DUBLIN, Feb 11 (Reuters) – The European Union will strive for close co-operation with Britain on financial services but London cannot expect “equivalence-based” access to the EU financial market if it diverges widely on rules, the bloc’s finance chief said.
Britain’s new trade deal with the bloc, which took effect on Jan. 1, does not cover financial services. The City of London is likely to get only limited “equivalence-based” access to the EU financial market for the foreseeable future.
Bank of England Governor Andrew Bailey urged the bloc on Wednesday not to pick a post-Brexit fight with Britain over its huge financial services industry, and said the EU was demanding more of London than of other trade partners.

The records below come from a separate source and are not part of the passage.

Context: an optimization exercise on an open-source flow, tuned for small area, a short achievable clock period and few clock cycles. The choices shown serve that exercise and are no tape-out recipe.
Only simulation tests tie the RTL to the original design; equivalence was not proved.
No activity file was given, so power comes from the tool's default toggle rates.

--- flow/run.sh ---
#!/bin/bash
# synth_recipe.tcl (not shown) runs the flow's synth.tcl, then flattens the netlist and writes it again
# the make line also repeats each setting of config.mk as NAME=value (left out here)
make -C /OpenROAD-flow-scripts/flow DESIGN_CONFIG=/design/flow/config.mk WORK_HOME=/design/flow/orfs CLKGATE_MAP_FILE= SYNTH_SCRIPT=/design/flow/synth_recipe.tcl finish
--- flow/config.mk ---
export PLATFORM = sky130hd
export DESIGN_NAME = sha1_hash_engine
export DESIGN_NICKNAME = sha1_hash_engine
export VERILOG_FILES = /design/flow/design.v
export SDC_FILE = /design/flow/constraint.sdc
export NUM_CORES = 4
export LEC_CHECK = 0
export CAP_MARGIN = 20
export CORE_MARGIN = 2
export CORE_UTILIZATION = 40
export SLEW_MARGIN = 20
--- flow/constraint.sdc ---
create_clock -name core_clock -period 7.5 [get_ports {i_clk}]
set_input_delay 1.5000 -clock core_clock [delete_from_list [all_inputs] [get_ports {i_clk}]]
set_output_delay 1.5000 -clock core_clock [all_outputs]
set_load 0.01 [all_outputs]
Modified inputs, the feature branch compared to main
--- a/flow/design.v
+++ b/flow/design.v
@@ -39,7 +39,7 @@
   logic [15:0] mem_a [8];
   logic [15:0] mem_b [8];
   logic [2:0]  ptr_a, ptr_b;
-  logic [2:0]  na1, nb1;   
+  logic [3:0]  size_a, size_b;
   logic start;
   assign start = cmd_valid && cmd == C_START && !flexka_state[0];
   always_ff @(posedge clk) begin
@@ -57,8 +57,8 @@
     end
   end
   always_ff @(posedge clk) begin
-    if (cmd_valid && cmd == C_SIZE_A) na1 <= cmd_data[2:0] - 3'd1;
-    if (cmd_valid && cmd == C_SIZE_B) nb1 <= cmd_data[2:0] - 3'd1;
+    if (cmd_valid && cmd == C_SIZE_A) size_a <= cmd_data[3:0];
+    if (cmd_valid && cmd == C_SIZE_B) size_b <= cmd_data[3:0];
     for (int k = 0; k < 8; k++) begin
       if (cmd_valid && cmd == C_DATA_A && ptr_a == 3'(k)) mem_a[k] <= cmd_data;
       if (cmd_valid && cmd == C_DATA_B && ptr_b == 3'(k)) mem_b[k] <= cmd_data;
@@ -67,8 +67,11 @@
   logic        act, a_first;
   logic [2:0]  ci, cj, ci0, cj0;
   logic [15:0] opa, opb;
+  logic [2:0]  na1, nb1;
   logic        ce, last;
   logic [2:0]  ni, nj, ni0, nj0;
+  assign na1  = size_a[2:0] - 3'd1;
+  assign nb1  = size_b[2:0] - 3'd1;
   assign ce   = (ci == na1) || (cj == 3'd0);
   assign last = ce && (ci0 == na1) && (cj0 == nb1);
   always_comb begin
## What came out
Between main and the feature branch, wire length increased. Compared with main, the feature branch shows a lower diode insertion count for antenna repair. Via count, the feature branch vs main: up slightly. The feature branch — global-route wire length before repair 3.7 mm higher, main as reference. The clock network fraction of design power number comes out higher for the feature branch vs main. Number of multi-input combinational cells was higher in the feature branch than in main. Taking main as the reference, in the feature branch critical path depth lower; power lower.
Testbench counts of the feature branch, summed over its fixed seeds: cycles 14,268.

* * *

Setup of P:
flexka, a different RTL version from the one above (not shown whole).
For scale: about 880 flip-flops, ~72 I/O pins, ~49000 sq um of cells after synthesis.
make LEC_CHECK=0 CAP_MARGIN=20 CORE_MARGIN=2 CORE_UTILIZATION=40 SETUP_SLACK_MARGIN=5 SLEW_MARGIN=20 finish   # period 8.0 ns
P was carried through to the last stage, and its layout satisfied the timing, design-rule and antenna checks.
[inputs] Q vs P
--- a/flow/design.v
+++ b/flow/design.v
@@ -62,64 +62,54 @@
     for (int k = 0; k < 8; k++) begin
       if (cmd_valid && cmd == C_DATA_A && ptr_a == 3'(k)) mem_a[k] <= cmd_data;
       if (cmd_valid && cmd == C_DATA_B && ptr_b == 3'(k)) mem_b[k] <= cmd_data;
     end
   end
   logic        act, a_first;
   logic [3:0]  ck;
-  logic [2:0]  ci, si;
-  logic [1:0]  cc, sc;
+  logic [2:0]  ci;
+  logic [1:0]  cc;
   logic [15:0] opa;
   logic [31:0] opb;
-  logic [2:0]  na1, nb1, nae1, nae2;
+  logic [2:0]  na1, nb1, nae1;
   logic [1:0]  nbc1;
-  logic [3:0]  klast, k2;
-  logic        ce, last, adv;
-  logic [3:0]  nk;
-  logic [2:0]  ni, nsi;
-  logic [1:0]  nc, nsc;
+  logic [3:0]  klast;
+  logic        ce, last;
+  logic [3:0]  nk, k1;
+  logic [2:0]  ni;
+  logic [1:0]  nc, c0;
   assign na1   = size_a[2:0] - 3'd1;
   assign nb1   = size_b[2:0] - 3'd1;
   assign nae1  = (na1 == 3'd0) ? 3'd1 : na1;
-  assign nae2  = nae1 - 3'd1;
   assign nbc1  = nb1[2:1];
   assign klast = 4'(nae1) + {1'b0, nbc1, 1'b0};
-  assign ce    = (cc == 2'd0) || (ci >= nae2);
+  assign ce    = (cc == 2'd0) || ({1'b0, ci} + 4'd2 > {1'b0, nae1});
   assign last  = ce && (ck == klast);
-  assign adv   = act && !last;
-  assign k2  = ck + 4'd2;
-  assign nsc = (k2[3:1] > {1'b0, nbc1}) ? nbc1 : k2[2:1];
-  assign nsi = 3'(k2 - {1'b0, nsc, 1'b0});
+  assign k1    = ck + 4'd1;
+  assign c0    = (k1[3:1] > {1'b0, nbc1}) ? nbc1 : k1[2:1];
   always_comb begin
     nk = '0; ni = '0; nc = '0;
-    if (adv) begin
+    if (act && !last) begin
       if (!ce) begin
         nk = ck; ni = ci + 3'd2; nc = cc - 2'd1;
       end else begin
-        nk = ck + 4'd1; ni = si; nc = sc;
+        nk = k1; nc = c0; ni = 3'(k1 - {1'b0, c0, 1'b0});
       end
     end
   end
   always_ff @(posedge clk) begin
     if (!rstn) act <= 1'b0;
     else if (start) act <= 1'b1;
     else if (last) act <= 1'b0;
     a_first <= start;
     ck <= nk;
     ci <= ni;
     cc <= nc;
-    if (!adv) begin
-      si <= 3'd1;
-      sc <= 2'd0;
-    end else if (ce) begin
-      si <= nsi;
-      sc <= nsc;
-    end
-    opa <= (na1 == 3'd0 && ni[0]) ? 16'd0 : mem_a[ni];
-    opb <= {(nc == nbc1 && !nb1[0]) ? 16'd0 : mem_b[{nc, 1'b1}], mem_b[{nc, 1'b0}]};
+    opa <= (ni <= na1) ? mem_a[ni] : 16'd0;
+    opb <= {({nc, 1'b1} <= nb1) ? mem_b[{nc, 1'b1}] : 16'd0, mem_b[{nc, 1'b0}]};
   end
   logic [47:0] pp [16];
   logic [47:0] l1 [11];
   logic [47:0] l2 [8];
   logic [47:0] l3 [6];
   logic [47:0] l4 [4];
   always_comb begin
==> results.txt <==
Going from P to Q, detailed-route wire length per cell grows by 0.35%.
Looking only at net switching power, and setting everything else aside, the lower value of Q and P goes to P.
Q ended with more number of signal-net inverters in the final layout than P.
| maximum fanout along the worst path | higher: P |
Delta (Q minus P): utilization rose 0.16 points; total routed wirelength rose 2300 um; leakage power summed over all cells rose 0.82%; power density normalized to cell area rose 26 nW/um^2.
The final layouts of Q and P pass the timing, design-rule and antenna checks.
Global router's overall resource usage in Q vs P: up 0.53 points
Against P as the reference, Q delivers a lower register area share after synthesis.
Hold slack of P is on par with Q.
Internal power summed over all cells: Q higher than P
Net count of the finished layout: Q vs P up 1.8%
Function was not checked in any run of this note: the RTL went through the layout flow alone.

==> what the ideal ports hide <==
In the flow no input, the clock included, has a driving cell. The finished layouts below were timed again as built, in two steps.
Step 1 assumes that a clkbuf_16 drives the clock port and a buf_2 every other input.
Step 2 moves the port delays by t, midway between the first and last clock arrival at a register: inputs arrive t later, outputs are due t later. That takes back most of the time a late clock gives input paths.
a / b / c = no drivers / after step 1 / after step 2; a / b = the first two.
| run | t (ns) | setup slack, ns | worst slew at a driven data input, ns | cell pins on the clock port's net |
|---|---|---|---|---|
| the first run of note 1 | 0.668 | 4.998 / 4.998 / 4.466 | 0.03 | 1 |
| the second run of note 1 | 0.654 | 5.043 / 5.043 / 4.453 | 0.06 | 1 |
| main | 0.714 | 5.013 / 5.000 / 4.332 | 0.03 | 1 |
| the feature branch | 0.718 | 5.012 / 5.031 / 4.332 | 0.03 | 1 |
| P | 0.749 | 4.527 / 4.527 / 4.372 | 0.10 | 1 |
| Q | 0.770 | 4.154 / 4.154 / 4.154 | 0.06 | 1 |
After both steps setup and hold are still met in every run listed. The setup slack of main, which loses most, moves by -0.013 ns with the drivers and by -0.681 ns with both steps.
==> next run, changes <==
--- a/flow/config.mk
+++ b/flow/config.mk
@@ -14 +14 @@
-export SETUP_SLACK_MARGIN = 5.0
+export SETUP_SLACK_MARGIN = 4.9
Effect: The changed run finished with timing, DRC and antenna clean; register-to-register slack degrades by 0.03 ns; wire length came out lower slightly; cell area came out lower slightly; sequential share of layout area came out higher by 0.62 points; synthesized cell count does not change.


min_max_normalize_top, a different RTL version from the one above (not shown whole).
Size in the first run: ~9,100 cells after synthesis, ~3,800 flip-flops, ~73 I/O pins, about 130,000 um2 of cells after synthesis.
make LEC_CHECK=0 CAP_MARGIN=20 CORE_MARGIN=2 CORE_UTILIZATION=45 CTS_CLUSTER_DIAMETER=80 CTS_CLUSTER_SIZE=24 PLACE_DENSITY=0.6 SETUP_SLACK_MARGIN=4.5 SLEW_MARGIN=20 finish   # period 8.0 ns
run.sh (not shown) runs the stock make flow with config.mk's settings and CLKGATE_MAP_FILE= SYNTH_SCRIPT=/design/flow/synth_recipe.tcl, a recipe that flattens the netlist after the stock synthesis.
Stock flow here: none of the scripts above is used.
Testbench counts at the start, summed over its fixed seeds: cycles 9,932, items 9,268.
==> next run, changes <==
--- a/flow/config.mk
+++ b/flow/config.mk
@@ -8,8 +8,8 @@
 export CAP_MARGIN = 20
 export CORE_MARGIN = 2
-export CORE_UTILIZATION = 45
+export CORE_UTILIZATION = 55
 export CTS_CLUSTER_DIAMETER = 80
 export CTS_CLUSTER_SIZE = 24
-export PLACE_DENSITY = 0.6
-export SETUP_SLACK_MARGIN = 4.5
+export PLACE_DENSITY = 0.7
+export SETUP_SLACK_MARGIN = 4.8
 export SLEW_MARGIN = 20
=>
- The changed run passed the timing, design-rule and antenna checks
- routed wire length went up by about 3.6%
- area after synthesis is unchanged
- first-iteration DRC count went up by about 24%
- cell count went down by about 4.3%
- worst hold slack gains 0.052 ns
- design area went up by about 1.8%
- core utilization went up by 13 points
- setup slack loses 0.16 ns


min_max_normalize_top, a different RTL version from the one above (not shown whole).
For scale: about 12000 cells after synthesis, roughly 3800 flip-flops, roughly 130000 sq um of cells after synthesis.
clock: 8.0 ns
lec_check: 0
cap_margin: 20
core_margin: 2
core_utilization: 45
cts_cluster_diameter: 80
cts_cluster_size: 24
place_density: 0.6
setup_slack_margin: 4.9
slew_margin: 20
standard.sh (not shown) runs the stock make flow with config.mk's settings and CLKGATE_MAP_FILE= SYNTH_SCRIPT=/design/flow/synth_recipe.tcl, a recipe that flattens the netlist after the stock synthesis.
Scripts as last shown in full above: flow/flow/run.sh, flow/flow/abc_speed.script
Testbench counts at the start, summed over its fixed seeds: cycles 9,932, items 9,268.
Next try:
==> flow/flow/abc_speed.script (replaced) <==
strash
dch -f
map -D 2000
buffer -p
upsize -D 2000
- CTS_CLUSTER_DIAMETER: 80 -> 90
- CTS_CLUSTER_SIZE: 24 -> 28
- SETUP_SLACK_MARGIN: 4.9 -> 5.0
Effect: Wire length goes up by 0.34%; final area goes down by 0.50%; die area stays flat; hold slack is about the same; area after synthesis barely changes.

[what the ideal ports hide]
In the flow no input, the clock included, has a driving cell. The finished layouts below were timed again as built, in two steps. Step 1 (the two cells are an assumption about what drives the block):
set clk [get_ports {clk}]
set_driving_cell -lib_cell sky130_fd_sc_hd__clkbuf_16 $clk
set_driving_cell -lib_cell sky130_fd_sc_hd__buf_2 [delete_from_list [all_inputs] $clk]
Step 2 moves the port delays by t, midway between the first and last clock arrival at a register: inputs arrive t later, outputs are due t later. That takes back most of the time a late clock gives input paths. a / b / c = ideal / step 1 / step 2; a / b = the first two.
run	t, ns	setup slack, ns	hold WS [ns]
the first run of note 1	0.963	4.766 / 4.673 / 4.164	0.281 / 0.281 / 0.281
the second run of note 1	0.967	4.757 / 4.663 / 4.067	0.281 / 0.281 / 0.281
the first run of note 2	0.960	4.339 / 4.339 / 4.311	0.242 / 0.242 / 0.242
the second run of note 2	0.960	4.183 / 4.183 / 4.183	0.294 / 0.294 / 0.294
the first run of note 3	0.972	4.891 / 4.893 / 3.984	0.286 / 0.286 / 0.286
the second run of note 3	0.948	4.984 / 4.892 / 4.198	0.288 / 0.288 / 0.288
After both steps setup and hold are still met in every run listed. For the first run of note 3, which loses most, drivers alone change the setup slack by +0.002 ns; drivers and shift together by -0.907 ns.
This is an optimization exercise on Yosys and OpenROAD, whose aim is small area and a short achievable clock period, not a production implementation.
Function was checked by simulation only, so behaviour that the tests miss may differ from the original.
Power and IR drop assume default switching activity.

`design.v`:
```
`default_nettype none
package fetch_pkg;
   typedef enum logic [0:0] {
      ST_INIT = 1'b0,
      ST_RUN  = 1'b1
   } fetch_state_e;
   localparam logic [31:0] NOP_WORD_DEFAULT = 32'h0000_0000;
endpackage
`default_nettype wire
`default_nettype none
module imem_array #(
   parameter int ADDR_W = 7,
   parameter int DATA_W = 32,
   parameter int DEPTH  = 96
) (
   input  logic              clk,
   input  logic              we,
   input  logic [ADDR_W-1:0] waddr,
   input  logic [DATA_W-1:0] wdata,
   input  logic [ADDR_W-1:0] raddr,
   output logic [DATA_W-1:0] rdata
);
   logic [DATA_W-1:0] r_mem [DEPTH];
   always_ff @(posedge clk) begin
      if (we) begin
         r_mem[waddr] <= wdata;
      end
   end
   assign rdata = ({1'b0, raddr} < (ADDR_W + 1)'(DEPTH)) ? r_mem[raddr] : '0;
endmodule
`default_nettype wire
`default_nettype none
module instr_fetch_mem #(
   parameter int                ADDR_W   = 7,
   parameter int                DATA_W   = 32,
   parameter int                DEPTH    = 96,
   parameter logic [DATA_W-1:0] NOP_WORD = DATA_W'(fetch_pkg::NOP_WORD_DEFAULT)
) (
   input  logic              clk,
   input  logic              rst_n,
   output logic              init_done,
   input  logic              load_en,
   input  logic [ADDR_W-1:0] load_addr,
   input  logic [DATA_W-1:0] load_data,
   output logic              load_gnt,
   output logic              load_oob,
   input  logic              fetch_req,
   input  logic [ADDR_W-1:0] fetch_addr,
   output logic              fetch_gnt,
   output logic              instr_valid,
   input  logic              instr_ready,
   output logic [DATA_W-1:0] instr_out,
   output logic [ADDR_W-1:0] instr_addr
);
   localparam int                c_ptr_w = $clog2(DEPTH);
   localparam logic [c_ptr_w-1:0] c_last  = c_ptr_w'(DEPTH - 1);
   localparam logic [ADDR_W:0]    c_depth = (ADDR_W + 1)'(DEPTH);
   logic [c_ptr_w-1:0]   r_init_ptr;
   logic                 r_init_done;
   logic                 r_load_oob;
   logic                 r_valid;
   logic [ADDR_W-1:0]    r_addr;
   logic [DATA_W-1:0]    r_data;
   logic                 w_load_oob;
   logic                 w_load_wr;
   logic                 w_accept;
   logic                 w_hit;
   logic                 w_we;
   logic [ADDR_W-1:0]    w_waddr;
   logic [DATA_W-1:0]    w_wdata;
   logic [DATA_W-1:0]    w_rdata;
   assign w_load_oob = {1'b0, load_addr} >= c_depth;
   assign w_load_wr  = load_en && r_init_done;
   assign w_accept   = fetch_req && fetch_gnt;
   assign w_we    = !r_init_done || (w_load_wr && !w_load_oob);
   assign w_waddr = r_init_done ? load_addr : ADDR_W'(r_init_ptr);
   assign w_wdata = r_init_done ? load_data : NOP_WORD;
   imem_array #(
      .ADDR_W (ADDR_W),
      .DATA_W (DATA_W),
      .DEPTH  (DEPTH)
   ) u_imem (
      .clk   (clk),
      .we    (w_we),
      .waddr (w_waddr),
      .wdata (w_wdata),
      .raddr (fetch_addr),
      .rdata (w_rdata)
   );
   assign w_hit = w_load_wr && !w_load_oob && (load_addr == fetch_addr);
   always_ff @(posedge clk or negedge rst_n) begin
      if (!rst_n) begin
         r_init_ptr  <= '0;
         r_init_done <= 1'b0;
      end else if (!r_init_done) begin
         if (r_init_ptr == c_last) begin
            r_init_done <= 1'b1;
         end else begin
            r_init_ptr <= r_init_ptr + 1'b1;
         end
      end
   end
   always_ff @(posedge clk or negedge rst_n) begin
      if (!rst_n) begin
         r_valid    <= 1'b0;
         r_addr     <= '0;
         r_data     <= NOP_WORD;
         r_load_oob <= 1'b0;
      end else begin
         if (w_accept) begin
            r_valid <= 1'b1;
            r_addr  <= fetch_addr;
            r_data  <= w_hit ? load_data : w_rdata;
         end else if (r_valid && instr_ready) begin
            r_valid <= 1'b0;
         end
         if (w_load_wr && w_load_oob) begin
            r_load_oob <= 1'b1;
         end
      end
   end
   assign init_done   = r_init_done;
   assign load_gnt    = r_init_done;
   assign load_oob    = r_load_oob;
   assign fetch_gnt   = r_init_done && (!r_valid || instr_ready);
   assign instr_valid = r_valid;
   assign instr_addr  = r_addr;
   assign instr_out   = r_data;
endmodule
`default_nettype wire
```
What follows belongs to an exercise in optimizing a design on an open flow for small area, a short achievable clock period and few clock cycles per item; a production flow would make more cautious choices. Function was not checked in any run shown here: the RTL went through the layout flow alone. Power is estimated from default activity; no workload was simulated.

### config.mk
export PLATFORM = sky130hd
export DESIGN_NAME = kmeans_top
export DESIGN_NICKNAME = kmeans_top
export VERILOG_FILES = /design/flow/design.v
export SDC_FILE = /design/flow/constraint.sdc
export NUM_CORES = 4
export LEC_CHECK = 0
export ABC_AREA = 1
export CAP_MARGIN = 20
export CORE_MARGIN = 2
export CORE_UTILIZATION = 40
export CTS_BUF_LIST = sky130_fd_sc_hd__clkbuf_8
export SETUP_SLACK_MARGIN = 3.4
export SLEW_MARGIN = 20
### constraint.sdc
create_clock -name core_clock -period 5.5 [get_ports {clk}]
set_input_delay 1.1000 -clock core_clock [delete_from_list [all_inputs] [get_ports {clk}]]
set_output_delay 1.1000 -clock core_clock [all_outputs]
set_load 0.01 [all_outputs]
Background: an optimization exercise with open tools, aiming at small area and a short achievable clock period. Do not read the settings as production practice.
Only simulation tests tie the RTL to the original design; equivalence was not proved.
Power and IR drop assume default switching activity.

== try-umber ==
Design executeUnit, start of the top module:
module executeUnit (
  input  logic         Clk,
  input  logic         reset,
  input  logic [150:0] idExIn,
  output logic [106:0] exMemOut
);
Size: ~260 flip-flops, ~0.014 sq mm of cells after synthesis.
Settings: LEC_CHECK=0, CAP_MARGIN=20, CORE_MARGIN=2, CORE_UTILIZATION=40, SETUP_SLACK_MARGIN=2.95, SLEW_MARGIN=20; clock period 5.0 ns.
standard.sh (not shown) runs the stock make flow with config.mk's settings and CLKGATE_MAP_FILE= SYNTH_SCRIPT=/design/flow/synth_recipe.tcl, a recipe that flattens the netlist after the stock synthesis.
==> flow/flow/run.sh <==
#!/bin/bash
# Own layout flow: the standard ORFS flow with four changes.
#  * ABC maps for delay (dch; map -D) instead of ORFS's area-recovering script.
#  * Yosys does not extract full/half adder cells, so ABC sees the whole
#    carry logic (ADDER_MAP_FILE empty).
#  * Clock tree from clkbuf_8 cells, without dummy loads.
#  * Port buffers are buf_2 cells instead of clkdlybuf4s50_1 delay cells.
# The synthesis itself is otherwise ORFS's (synth_recipe.tcl), so the registers
# and their names are the standard synthesis's.
set -euo pipefail
W=$PWD
rm -rf "$W/scripts_own"
cp -r "$FLOW_HOME/scripts" "$W/scripts_own"
cp "$W/flow/abc_speed.script" "$W/scripts_own/abc_speed.script"
export SCRIPTS_DIR="$W/scripts_own"
export ADDER_MAP_FILE=
export BUFFER_PORTS_ARGS="-buffer_cell sky130_fd_sc_hd__buf_2"
export CTS_ARGS="-sink_clustering_enable -repair_clock_nets -buf_list sky130_fd_sc_hd__clkbuf_8 -dont_use_dummy_load"
bash standard.sh synth > "$W/own_synth.log" 2>&1
bash standard.sh > "$W/own_layout.log" 2>&1
==> flow/flow/abc_speed.script <==
strash
dch
map -D 800
buffer -p
upsize -D 800
dnsize -D 800
stime -p
Edits applied to the flow inputs when going from try-umber to try-amber:
Settings: swapping 40 for 30 in CORE_UTILIZATION; swapping 2.95 for 2.9 in SETUP_SLACK_MARGIN.
### Flow results
try-amber finished every step from synthesis to the final layout, and the layout passed the timing, design-rule and antenna checks. Relative slew slack: try-umber vs try-amber — no meaningful difference. try-amber vs try-umber, routed wire length went up by about 4%. Post-CTS resize count went down by more than a quarter going from try-umber to try-amber. Summary — non-clock buffer count, try-amber relative to try-umber: lower, by 12. Of try-amber and try-umber, the run reporting the lower power was try-amber. Worst setup slack after placement: try-amber lower than try-umber.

“While the issue of equivalence is an area which we will discuss with the United Kingdom progressively, taking into account the UK’s regulatory intentions on a case by case basis, there cannot be equivalence and wide divergence,” EU Financial Services Commissioner Mairead McGuinness told an online event.
Both sides have committed to agreeing a memorandum that will govern their future financial sector relations by the end of March and McGuinness said on Thursday that the draft is very similar to what the EU has in place with the United States.
However she said it would not simply be the case that a basket of equivalents would be grated immediately once those structures are in place, but rather that they would likely be considered on a case by case basis.
“It goes back to the logic of Brexit, which as I understood it was to diverge and to be independent and sovereign. When it comes to financial co-operation, we need to understand what that means in terms of UK regulations,” she said, adding that both sides nevertheless had “a duty to make this work.” (Reporting by Padraic Halpin; Editing by Catherine Evans, Alexandra Hudson)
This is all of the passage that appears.